◆ **EXERCISE INSTRUCTIONS**
Where a line in the entries below contains the word "gates", it counts; give the total by itself.
─── RECORDS SHOWN
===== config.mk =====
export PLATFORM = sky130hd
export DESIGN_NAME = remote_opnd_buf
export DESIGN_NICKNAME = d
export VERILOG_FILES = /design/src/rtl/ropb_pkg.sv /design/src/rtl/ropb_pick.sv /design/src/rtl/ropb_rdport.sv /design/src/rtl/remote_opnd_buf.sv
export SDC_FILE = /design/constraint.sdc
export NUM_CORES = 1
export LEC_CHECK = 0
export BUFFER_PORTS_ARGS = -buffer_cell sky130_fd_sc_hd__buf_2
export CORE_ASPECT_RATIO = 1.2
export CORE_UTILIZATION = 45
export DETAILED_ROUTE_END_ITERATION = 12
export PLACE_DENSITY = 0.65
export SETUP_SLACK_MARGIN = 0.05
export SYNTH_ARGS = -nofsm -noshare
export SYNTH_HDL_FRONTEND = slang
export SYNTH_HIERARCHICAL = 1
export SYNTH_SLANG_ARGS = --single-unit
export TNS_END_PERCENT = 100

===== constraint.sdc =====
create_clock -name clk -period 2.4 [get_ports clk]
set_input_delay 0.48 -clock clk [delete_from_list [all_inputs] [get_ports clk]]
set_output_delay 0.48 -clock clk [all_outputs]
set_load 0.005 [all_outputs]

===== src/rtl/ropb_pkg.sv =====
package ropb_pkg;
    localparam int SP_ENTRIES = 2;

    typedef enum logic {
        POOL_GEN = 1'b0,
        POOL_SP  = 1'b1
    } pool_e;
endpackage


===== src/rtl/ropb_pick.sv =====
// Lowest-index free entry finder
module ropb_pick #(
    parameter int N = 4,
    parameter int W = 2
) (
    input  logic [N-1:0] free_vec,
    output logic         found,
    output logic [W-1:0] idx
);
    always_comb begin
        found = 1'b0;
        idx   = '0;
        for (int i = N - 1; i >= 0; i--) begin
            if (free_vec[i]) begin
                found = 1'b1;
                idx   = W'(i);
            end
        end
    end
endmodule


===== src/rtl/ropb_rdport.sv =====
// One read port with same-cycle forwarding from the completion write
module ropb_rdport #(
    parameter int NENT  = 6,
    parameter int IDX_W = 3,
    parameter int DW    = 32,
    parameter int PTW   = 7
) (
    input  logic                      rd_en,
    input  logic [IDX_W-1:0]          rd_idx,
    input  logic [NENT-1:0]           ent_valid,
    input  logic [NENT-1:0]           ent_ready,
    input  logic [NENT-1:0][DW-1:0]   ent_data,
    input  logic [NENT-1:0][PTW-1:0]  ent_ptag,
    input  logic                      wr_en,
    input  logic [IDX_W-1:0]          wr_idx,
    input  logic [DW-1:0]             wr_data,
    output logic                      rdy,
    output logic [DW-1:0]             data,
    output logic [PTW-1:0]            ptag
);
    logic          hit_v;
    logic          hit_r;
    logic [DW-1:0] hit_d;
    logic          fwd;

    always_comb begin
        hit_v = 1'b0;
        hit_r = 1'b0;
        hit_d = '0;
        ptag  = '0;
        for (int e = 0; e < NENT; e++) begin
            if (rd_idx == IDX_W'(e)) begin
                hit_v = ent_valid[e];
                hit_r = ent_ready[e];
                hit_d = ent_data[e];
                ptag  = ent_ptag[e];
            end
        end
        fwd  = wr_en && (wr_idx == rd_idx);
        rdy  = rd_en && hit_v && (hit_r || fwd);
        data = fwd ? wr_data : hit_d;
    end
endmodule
──────
─── RECORDS SHOWN
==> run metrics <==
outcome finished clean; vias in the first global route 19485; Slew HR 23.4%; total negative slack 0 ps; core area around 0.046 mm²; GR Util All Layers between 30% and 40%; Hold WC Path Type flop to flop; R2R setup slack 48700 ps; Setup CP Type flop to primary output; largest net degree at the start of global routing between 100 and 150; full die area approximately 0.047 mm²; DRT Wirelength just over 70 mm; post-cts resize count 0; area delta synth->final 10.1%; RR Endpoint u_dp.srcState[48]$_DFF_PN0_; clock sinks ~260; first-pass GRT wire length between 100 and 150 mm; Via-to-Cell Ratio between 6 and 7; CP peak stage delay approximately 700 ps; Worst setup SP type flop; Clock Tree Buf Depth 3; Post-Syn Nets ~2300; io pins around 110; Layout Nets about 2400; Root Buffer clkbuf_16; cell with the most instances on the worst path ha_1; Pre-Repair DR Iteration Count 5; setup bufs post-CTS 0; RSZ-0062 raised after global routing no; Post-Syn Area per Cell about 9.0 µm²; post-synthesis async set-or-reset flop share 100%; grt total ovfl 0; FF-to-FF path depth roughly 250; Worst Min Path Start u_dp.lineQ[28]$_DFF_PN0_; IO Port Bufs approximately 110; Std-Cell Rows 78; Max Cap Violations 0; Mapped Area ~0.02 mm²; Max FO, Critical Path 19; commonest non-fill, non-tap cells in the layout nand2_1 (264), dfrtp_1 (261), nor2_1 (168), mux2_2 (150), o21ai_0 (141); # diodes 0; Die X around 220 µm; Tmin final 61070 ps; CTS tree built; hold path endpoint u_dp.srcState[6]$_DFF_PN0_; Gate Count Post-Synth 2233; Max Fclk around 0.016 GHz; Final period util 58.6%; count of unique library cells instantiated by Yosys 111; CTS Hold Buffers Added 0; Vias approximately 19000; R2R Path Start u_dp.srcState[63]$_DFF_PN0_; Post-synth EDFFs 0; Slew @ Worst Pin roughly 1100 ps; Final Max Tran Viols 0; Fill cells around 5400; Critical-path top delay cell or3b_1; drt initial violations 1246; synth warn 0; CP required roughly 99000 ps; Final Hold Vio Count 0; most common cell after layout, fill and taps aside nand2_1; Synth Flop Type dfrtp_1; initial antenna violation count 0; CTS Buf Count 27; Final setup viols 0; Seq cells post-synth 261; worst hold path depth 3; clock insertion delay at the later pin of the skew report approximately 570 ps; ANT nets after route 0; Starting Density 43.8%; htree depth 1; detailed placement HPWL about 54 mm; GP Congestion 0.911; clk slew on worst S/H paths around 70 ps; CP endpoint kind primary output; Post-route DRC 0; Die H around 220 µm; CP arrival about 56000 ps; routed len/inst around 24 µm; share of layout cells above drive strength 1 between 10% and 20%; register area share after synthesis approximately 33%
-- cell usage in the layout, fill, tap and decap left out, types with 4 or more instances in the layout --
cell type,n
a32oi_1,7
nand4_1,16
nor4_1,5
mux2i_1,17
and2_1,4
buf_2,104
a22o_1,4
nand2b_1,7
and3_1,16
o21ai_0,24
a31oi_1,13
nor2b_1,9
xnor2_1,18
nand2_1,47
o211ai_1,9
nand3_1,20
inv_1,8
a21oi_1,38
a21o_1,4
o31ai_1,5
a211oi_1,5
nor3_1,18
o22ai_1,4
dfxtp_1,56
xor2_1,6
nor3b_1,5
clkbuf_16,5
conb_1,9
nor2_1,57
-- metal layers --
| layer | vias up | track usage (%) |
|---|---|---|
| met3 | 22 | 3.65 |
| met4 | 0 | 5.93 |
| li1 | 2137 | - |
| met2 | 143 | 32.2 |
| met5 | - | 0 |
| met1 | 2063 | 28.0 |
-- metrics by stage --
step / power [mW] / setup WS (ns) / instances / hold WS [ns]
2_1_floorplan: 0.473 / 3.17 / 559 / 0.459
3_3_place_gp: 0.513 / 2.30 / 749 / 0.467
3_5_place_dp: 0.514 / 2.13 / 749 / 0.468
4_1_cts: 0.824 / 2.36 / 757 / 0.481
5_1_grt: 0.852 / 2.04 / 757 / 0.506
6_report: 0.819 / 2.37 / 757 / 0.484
──────
─── RECORDS SHOWN
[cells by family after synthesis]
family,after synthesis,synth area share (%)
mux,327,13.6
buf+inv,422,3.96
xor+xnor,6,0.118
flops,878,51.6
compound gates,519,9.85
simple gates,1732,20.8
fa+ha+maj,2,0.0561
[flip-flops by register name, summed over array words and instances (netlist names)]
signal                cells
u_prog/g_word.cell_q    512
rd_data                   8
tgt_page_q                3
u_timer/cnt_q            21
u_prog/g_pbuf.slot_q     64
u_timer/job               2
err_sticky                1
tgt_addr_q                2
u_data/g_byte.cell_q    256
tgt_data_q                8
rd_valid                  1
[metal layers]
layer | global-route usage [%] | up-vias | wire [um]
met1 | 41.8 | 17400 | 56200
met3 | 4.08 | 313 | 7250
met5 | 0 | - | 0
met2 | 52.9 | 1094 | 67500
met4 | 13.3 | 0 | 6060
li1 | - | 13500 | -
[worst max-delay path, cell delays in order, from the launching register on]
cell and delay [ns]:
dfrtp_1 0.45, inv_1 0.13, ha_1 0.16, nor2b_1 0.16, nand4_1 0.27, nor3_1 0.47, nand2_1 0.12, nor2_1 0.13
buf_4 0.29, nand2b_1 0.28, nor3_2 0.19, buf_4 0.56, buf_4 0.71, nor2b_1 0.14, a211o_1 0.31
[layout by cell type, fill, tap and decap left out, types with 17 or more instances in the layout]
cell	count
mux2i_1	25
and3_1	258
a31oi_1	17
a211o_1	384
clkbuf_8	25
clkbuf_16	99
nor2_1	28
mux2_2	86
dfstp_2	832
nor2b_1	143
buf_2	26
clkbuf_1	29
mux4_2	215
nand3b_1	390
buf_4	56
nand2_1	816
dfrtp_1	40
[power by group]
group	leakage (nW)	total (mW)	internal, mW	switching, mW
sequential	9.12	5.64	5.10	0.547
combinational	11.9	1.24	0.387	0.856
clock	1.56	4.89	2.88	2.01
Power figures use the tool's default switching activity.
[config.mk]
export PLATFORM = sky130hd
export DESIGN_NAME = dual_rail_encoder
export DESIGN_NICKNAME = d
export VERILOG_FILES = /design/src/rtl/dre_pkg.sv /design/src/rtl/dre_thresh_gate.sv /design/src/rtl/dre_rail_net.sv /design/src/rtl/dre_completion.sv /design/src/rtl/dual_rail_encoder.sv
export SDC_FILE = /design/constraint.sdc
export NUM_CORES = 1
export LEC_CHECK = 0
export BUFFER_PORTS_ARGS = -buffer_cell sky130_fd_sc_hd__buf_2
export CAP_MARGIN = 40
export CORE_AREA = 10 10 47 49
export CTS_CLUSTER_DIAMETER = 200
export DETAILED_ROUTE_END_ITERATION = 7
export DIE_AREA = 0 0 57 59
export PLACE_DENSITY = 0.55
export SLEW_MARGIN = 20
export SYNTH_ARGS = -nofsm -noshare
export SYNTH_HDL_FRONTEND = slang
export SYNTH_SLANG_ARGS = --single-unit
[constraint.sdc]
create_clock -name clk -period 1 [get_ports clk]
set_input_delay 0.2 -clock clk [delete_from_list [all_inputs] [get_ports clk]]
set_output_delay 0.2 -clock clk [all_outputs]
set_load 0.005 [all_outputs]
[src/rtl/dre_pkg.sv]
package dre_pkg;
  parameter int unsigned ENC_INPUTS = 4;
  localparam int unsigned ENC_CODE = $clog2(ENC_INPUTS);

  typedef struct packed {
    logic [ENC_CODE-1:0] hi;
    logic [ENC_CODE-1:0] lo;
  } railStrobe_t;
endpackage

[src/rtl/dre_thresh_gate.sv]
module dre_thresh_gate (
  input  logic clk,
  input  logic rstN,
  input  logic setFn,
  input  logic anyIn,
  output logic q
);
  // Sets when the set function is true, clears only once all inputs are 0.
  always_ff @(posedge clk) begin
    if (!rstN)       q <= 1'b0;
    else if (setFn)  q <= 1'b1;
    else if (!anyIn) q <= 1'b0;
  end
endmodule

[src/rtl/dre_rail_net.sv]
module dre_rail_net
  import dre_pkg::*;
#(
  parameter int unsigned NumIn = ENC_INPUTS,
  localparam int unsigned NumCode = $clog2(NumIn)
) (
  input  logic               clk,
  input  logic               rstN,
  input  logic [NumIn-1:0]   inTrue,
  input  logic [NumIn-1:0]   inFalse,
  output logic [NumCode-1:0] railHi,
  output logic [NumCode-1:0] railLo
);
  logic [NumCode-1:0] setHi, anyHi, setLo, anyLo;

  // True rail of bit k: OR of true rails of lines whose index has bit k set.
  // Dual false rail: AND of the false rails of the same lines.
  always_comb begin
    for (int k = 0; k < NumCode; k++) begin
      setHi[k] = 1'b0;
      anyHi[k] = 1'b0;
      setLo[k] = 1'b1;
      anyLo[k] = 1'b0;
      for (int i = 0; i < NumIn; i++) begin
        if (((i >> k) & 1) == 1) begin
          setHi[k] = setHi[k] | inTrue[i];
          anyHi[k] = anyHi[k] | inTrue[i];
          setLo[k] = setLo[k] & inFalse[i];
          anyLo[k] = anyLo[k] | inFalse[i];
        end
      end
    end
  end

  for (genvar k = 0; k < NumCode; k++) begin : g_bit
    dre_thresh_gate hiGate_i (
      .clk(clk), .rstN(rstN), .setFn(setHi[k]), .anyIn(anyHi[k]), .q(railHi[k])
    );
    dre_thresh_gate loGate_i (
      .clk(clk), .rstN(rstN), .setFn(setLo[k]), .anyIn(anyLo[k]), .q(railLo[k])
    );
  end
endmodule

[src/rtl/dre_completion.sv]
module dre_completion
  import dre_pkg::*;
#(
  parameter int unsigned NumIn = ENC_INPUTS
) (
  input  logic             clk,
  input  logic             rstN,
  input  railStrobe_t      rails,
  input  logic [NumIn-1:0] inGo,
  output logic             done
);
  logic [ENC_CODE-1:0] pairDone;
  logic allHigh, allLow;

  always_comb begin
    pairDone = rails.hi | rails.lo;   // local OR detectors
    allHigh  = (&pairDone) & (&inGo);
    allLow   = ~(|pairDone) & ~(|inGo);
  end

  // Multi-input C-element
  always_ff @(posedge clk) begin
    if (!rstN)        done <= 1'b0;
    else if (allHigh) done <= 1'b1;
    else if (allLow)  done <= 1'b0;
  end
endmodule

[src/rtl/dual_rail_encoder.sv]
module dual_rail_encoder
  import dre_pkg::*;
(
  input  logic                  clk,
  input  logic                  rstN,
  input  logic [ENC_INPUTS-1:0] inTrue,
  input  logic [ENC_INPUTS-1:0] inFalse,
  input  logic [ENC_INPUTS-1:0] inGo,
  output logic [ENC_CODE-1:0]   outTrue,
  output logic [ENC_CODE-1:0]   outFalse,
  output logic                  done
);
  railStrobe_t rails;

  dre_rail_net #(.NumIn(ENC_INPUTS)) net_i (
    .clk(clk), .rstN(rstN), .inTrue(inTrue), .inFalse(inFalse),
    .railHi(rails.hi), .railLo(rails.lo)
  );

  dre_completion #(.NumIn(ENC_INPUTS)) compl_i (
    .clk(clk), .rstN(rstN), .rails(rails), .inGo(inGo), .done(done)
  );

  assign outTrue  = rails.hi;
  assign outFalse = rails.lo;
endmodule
──────
◆ **SOLVED EXERCISE**
2